Beginning at the line that includes "[worst max-delay path: stages]" in the entries below, print each line exactly as it appears, through the last one.

------------

==> src/design/qrm_pkg.sv <==
`timescale 1ns / 1ps
`default_nettype none
package qrm_pkg;
  localparam int IN_W     = 16;
  localparam int OUT_W    = 16;
  localparam int OUT_FRAC = 14;
  localparam int LIM_W    = 16;
  localparam int PROD_W   = 32;
  localparam int S_W      = 33;
  localparam int NUM_W    = 35;
  localparam int REM_W    = 34;
  localparam int Q_W      = OUT_FRAC + 2;
  localparam int NUM_ENT  = 9;
  localparam int DIV_STEPS = Q_W;

  typedef struct packed {
    logic             neg;
    logic [REM_W-1:0] rem;
    logic [Q_W-1:0]   q;
  } lane_t;

  typedef struct packed {
    logic                     valid;
    logic                     slot;
    logic                     degen;
    logic [S_W-1:0]           s;
    lane_t [NUM_ENT-1:0]      lanes;
  } pipe_t;
endpackage
`default_nettype wire

==> src/design/qrm_div_step.sv <==
`timescale 1ns / 1ps
`default_nettype none
module qrm_div_step (
  input  wire logic           clk,
  input  wire logic           rst_n,
  input  wire logic           en,
  input  wire logic           first,
  input  wire qrm_pkg::pipe_t pipe_i,
  output qrm_pkg::pipe_t      pipe_o
);
  qrm_pkg::pipe_t pipe_nxt, pipe_r;

  // one quotient bit per lane; the first step gives the integer bit
  always_comb begin
    logic [qrm_pkg::REM_W-1:0] t;
    logic [qrm_pkg::REM_W-1:0] sx;
    logic ge;
    pipe_nxt = pipe_i;
    sx = qrm_pkg::REM_W'(pipe_i.s);
    for (int k = 0; k < qrm_pkg::NUM_ENT; k++) begin
      t  = first ? pipe_i.lanes[k].rem : (pipe_i.lanes[k].rem << 1);
      ge = (t >= sx);
      pipe_nxt.lanes[k].rem = ge ? (t - sx) : t;
      pipe_nxt.lanes[k].q   = {pipe_i.lanes[k].q[qrm_pkg::Q_W-2:0], ge};
    end
  end

  always_ff @(posedge clk) begin
    if (!rst_n) begin
      pipe_r.valid <= 1'b0;
    end else if (en) begin
      pipe_r.valid <= pipe_nxt.valid;
    end
    if (en) begin
      pipe_r.slot  <= pipe_nxt.slot;
      pipe_r.degen <= pipe_nxt.degen;
      pipe_r.s     <= pipe_nxt.s;
      pipe_r.lanes <= pipe_nxt.lanes;
    end
  end

  assign pipe_o = pipe_r;
endmodule
`default_nettype wire

==> config.mk <==
export PLATFORM = sky130hd
export DESIGN_NAME = qrm_div_step
export DESIGN_NICKNAME = d
export VERILOG_FILES = /design/src/design/qrm_pkg.sv /design/src/design/qrm_div_step.sv
export SDC_FILE = /design/constraint.sdc
export NUM_CORES = 1
export LEC_CHECK = 0
export BUFFER_PORTS_ARGS = -buffer_cell sky130_fd_sc_hd__buf_2
export CORE_AREA = 2 2 386 388
export DETAILED_ROUTE_END_ITERATION = 8
export DIE_AREA = 0 0 388 390
export SETUP_SLACK_MARGIN = 0.5
export SLEW_MARGIN = 30
export SYNTH_ARGS = -nofsm -noshare
export SYNTH_HDL_FRONTEND = slang
export SYNTH_SLANG_ARGS = --single-unit
==> constraint.sdc <==
create_clock -name clk -period 7.85 [get_ports clk]
set_input_delay 1.57 -clock clk [delete_from_list [all_inputs] [get_ports clk]]
set_output_delay 1.57 -clock clk [all_outputs]
set_load 0.01 [all_outputs]
=== Word-level counts from Yosys, hierarchy flattened ===
Cells that the tools add are included.

* Add/sub/neg operators: 9
* $lt $le $gt $ge: 9
* Mux-type cells: 18

{| class="wikitable"
|+ Operator list
! operator !! number
|-
| $mux 34 || 18
|-
| $ge 34x33->1 || 9
|-
| $sub 34x33->34 || 9
|}

* Register bits after elaboration: 495
* Input bits: 499
* Output and inout port bits: 495
* Logic and storage cells: 67

=== Logic depth before layout (Yosys ltp) ===
* Depth in word-level cells: 3
* Depth in mapped cells: 22
* Depth with buffers taken out: 15

=== Worst setup path before layout ===
OpenSTA, ideal clock, no wires.

* Path type: input -> register
* Start: input first
* End: register pipe_r (netlist bit pipe_o[279]), data pin
* Library setup time: 260 ps
* Arrival: 5607 ps
* Required time: 7590 ps
* Slack: 1983 ps
* Cell stages on the path: 16
* Path buffers: 5
* Cells stage by stage: buf_2 buf_1 clkbuf_1 clkbuf_1 mux2_2 fa_1 a211o_1 a21oi_2 o211ai_2 o31a_1 a22o_1 o31ai_4 or4_4 nand2_4 buf_8 mux2_4

{| class="wikitable"
|+ RTL lines
! what !! RTL line !! source
|-
| start: declaration || qrm_div_step.sv:7 || <nowiki>input wire logic first,</nowiki>
|-
| end: declaration || qrm_div_step.sv:11 || <nowiki>qrm_pkg::pipe_t pipe_nxt, pipe_r;</nowiki>
|}

==> impl_metrics.json <==
{
  "cts_resized": 0,
  "place_ws_ns": 1.30,
  "ys_ff_latch": 495,
  "holdCritStartpoint": "pipe_o[494]$_SDFFE_PN0P_",
  "fin_crit_sh": 0.789,
  "tns_ns": 0,
  "grt_use_total": 0.224,
  "ys_async_sr_fraction": 0,
  "io_buffers": 984,
  "wire_per_inst_um": 27.0,
  "post_cts_buffers": 0,
  "place_congestion": 0.930,
  "setup.worst_path.end_class": "flip-flop",
  "outcome": "complete, no violations",
  "cts_made_buffers": 69,
  "grt_start_max_net_pins": 154,
  "drive_above_1_share": 0.357,
  "first_global_vias": 32300,
  "rr_startpoint": "pipe_o[494]$_SDFFE_PN0P_",
  "clock_sink_count": 495,
  "die_w_um": 388,
  "syn2layout_area_growth_pct": 25.3,
  "drv_slew": 0,
  "syn_area_um2": 37700,
  "syn_nets": 4362,
  "syn_avg_cell_area_um2": 10.6,
  "fin_crit_ns": 6.19,
  "yosys_warnings": 0,
  "hpwl_um": 140000,
  "finalSetupViolCount": 0,
  "clk-insertion-delay-late_ns": 0.66,
  "ios": 994,
  "row_count": 141,
  "worst_pin_slew_ns": 1.20,
  "initial_core_util": 0.257,
  "crit_fanout": 92,
  "largest_register_ffs": 495,
  "powerDensity_nw_per_um2": 223,
  "hold_end": "pipe_o[494]$_SDFFE_PN0P_",
  "postSynthCellCount": 3557,
  "ant_nets": 0,
  "hold_violations": 0,
  "grt_pass1_wl_um": 241000,
  "required_ns": 8.29,
  "layout_setup_ws_ns": 1.66,
  "die_h_um": 390,
  "hold_depth": 2,
  "num_vias": 33300,
  "grt-ovfl-total": 0,
  "drtIter0Drc": 2382,
  "coreArea_um2": 147000,
  "die-area_um2": 151000,
  "cap_violations": 0,
  "crit_type": "in2reg",
  "skew_ns": 0,
  "seq_area_frac_synth": 0.394,
  "synth_edf_count": 494,
  "max-slew-margin-rel": 0.201,
  "rsz0062_at_grt": "no",
  "dr.pass1.iters": 5,
  "leakagePower_uw": 0.0202,
  "synth_cell_types": 96,
  "start_kind": "input port",
  "r2r_end": "pipe_o[494]$_SDFFE_PN0P_",
  "cts_tree": "done",
  "ir_drop_v": 0.000133,
  "h-tree-depth": 3,
  "synth_ff_type": "edfxtp_1",
  "r2r_slack_ns": 7.23,
  "drc_errors": 0,
  "hold_class": "reg2reg",
  "vias_per_cell": 5.09,
  "cts_buffer_depth": 3,
  "num-nets-final": 5345,
  "antenna_found_initial": 87,
  "arrival_ns": 6.63,
  "fmax_mhz": 161,
  "cts_root_buf": "clkbuf_16",
  "hold_buffers": 0,
  "clkTransAtPathRegs_ns": 0.06,
  "reg2reg_depth": 2,
  "finalWirelength_um": 177000
}
[per-stage QoR]
stage / hold WS, ns / power (uW) / utilization / cells / cell area, um^2
floorplan: 0.538 / 5920 / - / 3557 / 37700
global placement: 0.499 / 7360 / 0.306 / 6399 / 45000
detailed placement: 0.541 / 7370 / 0.306 / 6399 / 45000
CTS: 0.550 / 10700 / 0.321 / 6520 / 47200
global route: 0.583 / 11100 / 0.321 / 6535 / 47300
finish: 0.541 / 10500 / 0.321 / 6547 / 47300
[worst max path at each step]
stage / startpoint / cells after the start / to / slack (ns)
after global routing: first / 15 / pipe_o[147]$_DFFE_PP_ / 1.32
final: first / 14 / pipe_o[151]$_DFFE_PP_ / 1.66
after floorplan: first / 16 / pipe_o[279]$_DFFE_PP_ / 1.98
after detailed placement: first / 14 / pipe_o[146]$_DFFE_PP_ / 1.30
after CTS: first / 14 / pipe_o[146]$_DFFE_PP_ / 2.06
after global placement: first / 14 / pipe_o[146]$_DFFE_PP_ / 1.30
[cell usage after synthesis, drive strengths merged (44+ instances only)]
library cell / instances / area [um^2]
nand2: 222 / 848
o21bai: 47 / 353
nand4: 47 / 294
xnor2: 175 / 1530
xor2: 76 / 666
ha: 297 / 3720
nor2: 221 / 830
buf: 48 / 323
nor2b: 44 / 275
inv: 118 / 445
clkbuf: 80 / 302
o21ai: 180 / 905
nand3: 66 / 330
a21o: 185 / 1390
a21oi: 338 / 1710
edfxtp: 494 / 14800
mux2: 451 / 5230
o21a: 45 / 338
nor3: 50 / 260
[per-layer routing]
metal | share of wire | wire, um | track usage | vias to the layer above
met5 | 0.0023 | 409 | 0 | -
met4 | 0.051 | 9110 | 0.109 | 56
met3 | 0.074 | 13000 | 0.0573 | 325
met2 | 0.46 | 81300 | 0.363 | 1361
met1 | 0.41 | 73200 | 0.276 | 16100
li1 | - | - | - | 15500
[power by group]
group	switching, uW	internal [uW]
combinational	2210	1530
sequential	159	3450
clock	1390	1810
total	3750	6790
[area by class of cell]
type                            instances  area, um^2
Fill cell                           15200       99800
Multi-Input combinational cell       2816       21800
Tap cell                             1930        2410
Antenna cell                           27        67.6
Inverter                              118         447
Sequential cell                       495       14900
Clock buffer                           81        1770
Clock inverter                         40         485
Timing Repair Buffer                 1040        5430
[worst max-delay path: stages]
cell and delay [ns]:
buf_8 0.54, buf_4 0.39, mux2_2 0.40, ha_1 0.37, a21oi_1 0.16, o21bai_1 0.10
a2111oi_0 0.45, o41ai_1 0.15, a31oi_1 0.25, o21bai_1 0.16, a31oi_1 0.39, a31o_2 0.38
clkinv_2 0.67, a41o_1 0.46
[cell usage in the layout, fill, tap and decap left out, types with 69 or more instances in the layout]
cell type    n
a21oi_1    334
xor2_1      76
inv_1      101
nand2_1    220
nor2_1     221
o21ai_0    168
clkbuf_16   69
xnor2_1    175
a21o_1     185
ha_1       297
buf_2      982
mux2_2     399
edfxtp_1   494
[kinds of logic after synthesis]
| family | after synthesis | synth area share |
|---|---|---|
| AOI/OAI and AO/OA | 1017 | 0.176 |
| and+or+nand+nor | 773 | 0.0967 |
| DFF | 495 | 0.394 |
| muxes | 469 | 0.143 |
| adders and majority gates | 306 | 0.103 |
| xor gates and xnor gates | 251 | 0.0582 |
| buffers and inverters | 246 | 0.0283 |
(Power assumes the default switching activity.)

------------

=== SOLUTION TO THIS PROBLEM ===
[worst max-delay path: stages]
cell and delay [ns]:
buf_8 0.54, buf_4 0.39, mux2_2 0.40, ha_1 0.37, a21oi_1 0.16, o21bai_1 0.10
a2111oi_0 0.45, o41ai_1 0.15, a31oi_1 0.25, o21bai_1 0.16, a31oi_1 0.39, a31o_2 0.38
clkinv_2 0.67, a41o_1 0.46
[cell usage in the layout, fill, tap and decap left out, types with 69 or more instances in the layout]
cell type    n
a21oi_1    334
xor2_1      76
inv_1      101
nand2_1    220
nor2_1     221
o21ai_0    168
clkbuf_16   69
xnor2_1    175
a21o_1     185
ha_1       297
buf_2      982
mux2_2     399
edfxtp_1   494
[kinds of logic after synthesis]
| family | after synthesis | synth area share |
|---|---|---|
| AOI/OAI and AO/OA | 1017 | 0.176 |
| and+or+nand+nor | 773 | 0.0967 |
| DFF | 495 | 0.394 |
| muxes | 469 | 0.143 |
| adders and majority gates | 306 | 0.103 |
| xor gates and xnor gates | 251 | 0.0582 |
| buffers and inverters | 246 | 0.0283 |
(Power assumes the default switching activity.)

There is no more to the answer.